Problem to solve: Only one range belongs in the answer: the line holding "export DETAILED_ROUTE_END_ITERATION = 12" through the last line of the records, reproduced as is.

Extracted material:
===== config.mk =====
export PLATFORM = sky130hd
export DESIGN_NAME = ddr3_app_master_flat
export DESIGN_NICKNAME = d
export VERILOG_FILES = /design/src/rtl/ddr3_app_pkg.sv /design/src/rtl/ddr3_app_master_if.sv /design/src/rtl/ddr3_app_master.sv /design/src/flat_wrapper.sv
export SDC_FILE = /design/constraint.sdc
export NUM_CORES = 1
export LEC_CHECK = 0
export CAP_MARGIN = 5
export CORE_AREA = 8 8 237 239
export DETAILED_ROUTE_END_ITERATION = 12
export DIE_AREA = 0 0 245 247
export PLACE_DENSITY_LB_ADDON = 0.15
export SLEW_MARGIN = 20
export SYNTH_ARGS = -nofsm -noshare
export SYNTH_HDL_FRONTEND = slang
export SYNTH_SLANG_ARGS = --single-unit

===== constraint.sdc =====
create_clock -name clk -period 1.9 [get_ports clk]
set_input_delay 0.19 -clock clk [delete_from_list [all_inputs] [get_ports clk]]
set_output_delay 0.19 -clock clk [all_outputs]
set_load 0.005 [all_outputs]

Result of the exercise:
export DETAILED_ROUTE_END_ITERATION = 12
export DIE_AREA = 0 0 245 247
export PLACE_DENSITY_LB_ADDON = 0.15
export SLEW_MARGIN = 20
export SYNTH_ARGS = -nofsm -noshare
export SYNTH_HDL_FRONTEND = slang
export SYNTH_SLANG_ARGS = --single-unit

===== constraint.sdc =====
create_clock -name clk -period 1.9 [get_ports clk]
set_input_delay 0.19 -clock clk [delete_from_list [all_inputs] [get_ports clk]]
set_output_delay 0.19 -clock clk [all_outputs]
set_load 0.005 [all_outputs]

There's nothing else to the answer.